Our medical conferences are reunions. It is more about seeing and catching up with friends and—yes—family, than it is about the CME. Sure, there are the lectures, the meetings, the discussions, and the occasional debate. But it is mostly about the fellowship. I am sure this is the case outside the osteopathic profession, but it is so much more present and potent within our profession. The bond we have with each other is obvious, and that carries over to our relationships with our staff and especially our patients. We are a family.
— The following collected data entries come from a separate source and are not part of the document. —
`config.mk`:
```
export PLATFORM = sky130hd
export DESIGN_NAME = hpmd_port
export DESIGN_NICKNAME = d
export VERILOG_FILES = /design/src/hpmd_pkg.sv /design/src/hpmd_port.sv
export SDC_FILE = /design/constraint.sdc
export NUM_CORES = 1
export LEC_CHECK = 0
export BUFFER_PORTS_ARGS = -buffer_cell sky130_fd_sc_hd__buf_2
export CAP_MARGIN = 10
export CORE_MARGIN = 3
export CORE_UTILIZATION = 40
export DETAILED_ROUTE_END_ITERATION = 10
export PLACE_DENSITY_LB_ADDON = 0.25
export SLEW_MARGIN = 20
export SYNTH_ARGS = -nofsm -noshare
export SYNTH_HDL_FRONTEND = slang
export SYNTH_SLANG_ARGS = --single-unit
```
`constraint.sdc`:
```
create_clock -name clk_in -period 3.8 [get_ports clk_in]
set_input_delay 0.19 -clock clk_in [delete_from_list [all_inputs] [get_ports clk_in]]
set_output_delay 0.19 -clock clk_in [all_outputs]
set_load 0.005 [all_outputs]
```
`src/hpmd_pkg.sv`:
```
// Shared types and constants for the parallel host port strobe and mode decoder.
// Assumes a single core clock with synchronous, active-low reset.
package hpmd_pkg;
	// ****************************************
	// Strap encodings and reset values
	// ****************************************
	localparam logic STYLE_SEPARATE = 1'b0;
	localparam logic STYLE_DATA_STROBE = 1'b1;
	localparam logic [7:0] RST_DATA = 8'h00;
	localparam logic [7:0] RST_ADDR = 8'h00;
	localparam logic RST_INT = 1'b0;
	localparam logic RST_RDY = 1'b0;
	localparam logic RST_OE = 1'b0;

	// ****************************************
	// Types
	// ****************************************
	typedef enum logic [1:0] {
		HPMD_IDLE = 2'h0,
		HPMD_WAIT = 2'h1,
		HPMD_ACK = 2'h3
	} hpmd_state_t;

	typedef struct packed {
		logic write;
		logic [7:0] addr;
		logic [7:0] wdata;
	} hpmd_req_t;
endpackage

```
`src/hpmd_port.sv`:
```
// Host port front end: decodes strap-selected bus styles into core access requests.
// Assumes host pins are synchronous to clk_in and that straps stay stable between accesses.
`timescale 1ns/1ps
`default_nettype none

// Contract
// - The multiplex strap high means a multiplexed address phase, low means the address sits on dedicated lines.
// - The shared lowest address pin is address bit zero when not multiplexed and the latch enable when multiplexed.
// - The write or data strobe pin is an active-low write enable or an active-low data strobe depending on style.
// - The read pin is an active-low read enable in separate style and a read-high, write-low line in strobe style.
// - The interrupt output is active high in separate style and active low in strobe style.
// - Access completion shows on the ready output as active-high ready or active-low acknowledge, floating at reset.
module hpmd_port (
	input wire logic clk_in,
	input wire logic nrst_in,
	input wire logic bus_style_in,
	input wire logic mux_in,
	input wire logic [6:0] addr_hi_in,
	input wire logic addr0_ale_in,
	input wire logic [7:0] data_in,
	input wire logic sel_n_in,
	input wire logic write_or_data_strobe_n_in,
	input wire logic rd_rw_in,
	input wire logic irq_in,
	input wire logic acc_done_in,
	input wire logic [7:0] acc_rdata_in,
	output logic [7:0] data_out,
	output logic data_oe_out,
	output logic int_out,
	output logic rdy_out,
	output logic rdy_oe_out,
	output logic acc_valid_out,
	output hpmd_pkg::hpmd_req_t acc_req_out
);
	import hpmd_pkg::*;

	// ****************************************
	// Pin decoding
	// ****************************************
	wire logic selected = !sel_n_in;
	wire logic strobe_low = !write_or_data_strobe_n_in;
	wire logic style_ds = (bus_style_in == STYLE_DATA_STROBE);
	wire logic rd_sep = selected && !rd_rw_in;
	wire logic wr_sep = selected && strobe_low;
	wire logic ds_act = selected && strobe_low;
	wire logic rd_ds = ds_act && rd_rw_in;
	wire logic write_or_data_strobe_n = ds_act && !rd_rw_in;
	wire logic rd_act = style_ds ? rd_ds : rd_sep;
	wire logic wr_act = style_ds ? write_or_data_strobe_n : wr_sep;
	wire logic acc_act = rd_act || wr_act;
	wire logic ale_act = mux_in && addr0_ale_in;

	// In multiplexed mode bit zero travels on the data lines during the latch pulse.
	logic [7:0] alat_q;
	wire logic [7:0] addr_mux = alat_q;
	wire logic [7:0] addr_direct = {addr_hi_in, addr0_ale_in};
	wire logic [7:0] addr_sel = mux_in ? addr_mux : addr_direct;

	// ****************************************
	// Access sequencer
	// ****************************************
	hpmd_state_t state_q;
	hpmd_state_t state_d;
	logic [7:0] rdata_q;

	always_comb begin
		state_d = state_q;
		unique case (state_q)
			HPMD_IDLE: begin
				if (acc_act) begin
					state_d = HPMD_WAIT;
				end
			end
			HPMD_WAIT: begin
				// A host that drops its strobe early aborts the access rather than hanging the port.
				if (!acc_act) begin
					state_d = HPMD_IDLE;
				end else if (acc_done_in) begin
					state_d = HPMD_ACK;
				end
			end
			HPMD_ACK: begin
				if (!acc_act) begin
					state_d = HPMD_IDLE;
				end
			end
			default: begin
				state_d = HPMD_IDLE;
			end
		endcase
	end

	wire logic start = (state_q == HPMD_IDLE) && acc_act;
	// Ready is driven only while an access is open, so the pin floats between accesses and in reset.
	wire logic rdy_oe_d = (state_d != HPMD_IDLE);
	wire logic rdy_d = style_ds ? (state_d != HPMD_ACK) : (state_d == HPMD_ACK);
	wire logic data_oe_d = rd_act && (state_d == HPMD_ACK);
	wire logic int_d = style_ds ? !irq_in : irq_in;
	wire logic capture = (state_q == HPMD_WAIT) && acc_act && acc_done_in;
	wire hpmd_req_t req_d = '{write: wr_act, addr: addr_sel, wdata: data_in};

	always_ff @(posedge clk_in) begin
		if (!nrst_in) begin
			state_q <= HPMD_IDLE;
			alat_q <= RST_ADDR;
			rdata_q <= RST_DATA;
		end else begin
			state_q <= state_d;
			if (ale_act) begin
				alat_q <= {addr_hi_in, data_in[0]};
			end
			if (capture) begin
				rdata_q <= acc_rdata_in;
			end
		end
	end

	// ****************************************
	// Registered pin and core outputs
	// ****************************************
	always_ff @(posedge clk_in) begin
		if (!nrst_in) begin
			data_out <= RST_DATA;
			data_oe_out <= RST_OE;
			int_out <= RST_INT;
			rdy_out <= RST_RDY;
			rdy_oe_out <= RST_OE;
			acc_valid_out <= 1'b0;
			acc_req_out <= '0;
		end else begin
			data_out <= capture ? acc_rdata_in : rdata_q;
			data_oe_out <= data_oe_d;
			int_out <= int_d;
			rdy_out <= rdy_d;
			rdy_oe_out <= rdy_oe_d;
			acc_valid_out <= start;
			if (start) begin
				acc_req_out <= req_d;
			end
		end
	end

	// ****************************************
	// Assertions
	// ****************************************
	mode_pick_a: assert property (@(posedge clk_in) disable iff (!nrst_in)
		acc_valid_out |-> acc_req_out.write == ($past(bus_style_in) ? !$past(rd_rw_in) : $past(strobe_low)))
		else $error("Access direction does not follow the bus style strap.");

	mux_addr_a: assert property (@(posedge clk_in) disable iff (!nrst_in)
		(acc_valid_out && !$past(mux_in)) |-> acc_req_out.addr == $past({addr_hi_in, addr0_ale_in}))
		else $error("Non-multiplexed address not taken from dedicated lines.");

	ale_latch_a: assert property (@(posedge clk_in) disable iff (!nrst_in)
		(mux_in && addr0_ale_in) |=> alat_q == $past({addr_hi_in, data_in[0]}))
		else $error("Latch enable did not capture the address.");

	write_start_a: assert property (@(posedge clk_in) disable iff (!nrst_in)
		(state_q == HPMD_IDLE && wr_act) |=> acc_valid_out && acc_req_out.write)
		else $error("Write strobe did not start a write access.");

	read_start_a: assert property (@(posedge clk_in) disable iff (!nrst_in)
		(state_q == HPMD_IDLE && rd_act) |=> acc_valid_out && !acc_req_out.write)
		else $error("Read strobe did not start a read access.");

	irq_pol_a: assert property (@(posedge clk_in) disable iff (!nrst_in)
		$past(nrst_in) |-> int_out == ($past(bus_style_in) ^ $past(irq_in)))
		else $error("Interrupt polarity wrong for the bus style.");

	ready_ack_a: assert property (@(posedge clk_in) disable iff (!nrst_in)
		capture |=> rdy_oe_out && (rdy_out == !$past(bus_style_in)) && (data_oe_out == $past(rd_act)))
		else $error("Completion not shown on the ready pin.");

	bus_float_a: assert property (@(posedge clk_in) disable iff (!nrst_in)
		data_oe_out |-> $past(rd_act) && rdy_oe_out)
		else $error("Data lines driven outside a selected read.");

	ready_wait_a: assert property (@(posedge clk_in) disable iff (!nrst_in)
		acc_valid_out |-> rdy_oe_out && (rdy_out == $past(bus_style_in)))
		else $error("Ready pin not at its waiting level when an access opens.");

	ready_idle_a: assert property (@(posedge clk_in) disable iff (!nrst_in)
		!$past(acc_act) |-> !rdy_oe_out)
		else $error("Ready pin driven with no access active.");

	ready_reset_a: assert property (@(posedge clk_in) disable iff (!nrst_in)
		!$past(nrst_in) |-> !rdy_oe_out)
		else $error("Ready pin driven out of reset.");

	data_reset_a: assert property (@(posedge clk_in) disable iff (!nrst_in)
		!$past(nrst_in) |-> !data_oe_out)
		else $error("Data lines driven out of reset.");

	read_data_a: assert property (@(posedge clk_in) disable iff (!nrst_in)
		capture |=> data_out == $past(acc_rdata_in))
		else $error("Read data on the pins differs from the core data.");

	mux_latch_a: assert property (@(posedge clk_in) disable iff (!nrst_in)
		(acc_valid_out && $past(mux_in)) |-> acc_req_out.addr == $past(alat_q))
		else $error("Multiplexed address not taken from the latch.");

	sep_write_a: assert property (@(posedge clk_in) disable iff (!nrst_in)
		(state_q == HPMD_IDLE && !sel_n_in && strobe_low && rd_rw_in && bus_style_in == STYLE_SEPARATE)
		|=> acc_valid_out && acc_req_out.write)
		else $error("Separate-style write enable did not start a write.");

	ds_write_a: assert property (@(posedge clk_in) disable iff (!nrst_in)
		(state_q == HPMD_IDLE && !sel_n_in && strobe_low && !rd_rw_in && bus_style_in == STYLE_DATA_STROBE)
		|=> acc_valid_out && acc_req_out.write)
		else $error("Data strobe with write level did not start a write.");

	sep_read_a: assert property (@(posedge clk_in) disable iff (!nrst_in)
		(state_q == HPMD_IDLE && !sel_n_in && !strobe_low && !rd_rw_in && bus_style_in == STYLE_SEPARATE)
		|=> acc_valid_out && !acc_req_out.write)
		else $error("Separate-style read enable did not start a read.");

	ds_read_a: assert property (@(posedge clk_in) disable iff (!nrst_in)
		(state_q == HPMD_IDLE && !sel_n_in && strobe_low && rd_rw_in && bus_style_in == STYLE_DATA_STROBE)
		|=> acc_valid_out && !acc_req_out.write)
		else $error("Data strobe with read level did not start a read.");

	ds_idle_a: assert property (@(posedge clk_in) disable iff (!nrst_in)
		(state_q == HPMD_IDLE && bus_style_in == STYLE_DATA_STROBE && !strobe_low) |=> !acc_valid_out)
		else $error("Access started without the data strobe.");

	deselect_quiet_a: assert property (@(posedge clk_in) disable iff (!nrst_in)
		sel_n_in |=> !acc_valid_out)
		else $error("Access started without chip select.");
endmodule

`default_nettype wire

```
I have been given incredible opportunities as a result of my involvement in organized medicine, and every day—owing to this involvement—new opportunities crop up to help, grow, and lead. I have met and become friends with special and influential people. I have been able to travel to extraordinary places. I have been challenged in ways I never could have predicted. And I have grown in insight, wisdom, and humility.
When you are supported and held up by so many people who you truly love and appreciate, it is nearly impossible to live within yourself. Yes, I have grown over the years—and I thank my osteopathic family for that. Yes, my education prepared me to be an osteopathic physician, but the membership organizations—especially ACOFP—have been the glue, the bond, that has strengthened me.
Cost? Value? I would say membership is priceless. Recognition? I have been given much more than I have sought. Association? My daily interaction is with some of the most respected individuals in not only the osteopathic profession but also the greater medical profession. Apathy? Not in my experience.
If you are an ACOFP member, you know what I am saying. If you are not, I invite you to join. As a member, you will be welcomed. We want to reach out to you to get to know you, discover your passions, and help you pursue them.
Are you looking to start a new practice, move to a different practice, expand your scope, or pursue administrative, academic, or research opportunities? Maybe you want to become more involved in the community—either locally, nationally, or globally. Are you looking for an opportunity to develop as a leader? Or simply to become more involved? Whatever it is you might be looking for, ACOFP can help you—and you will meet some amazing people who will become lifelong friends and family. If you haven’t done so already, I invite you to join us this year and for years to come.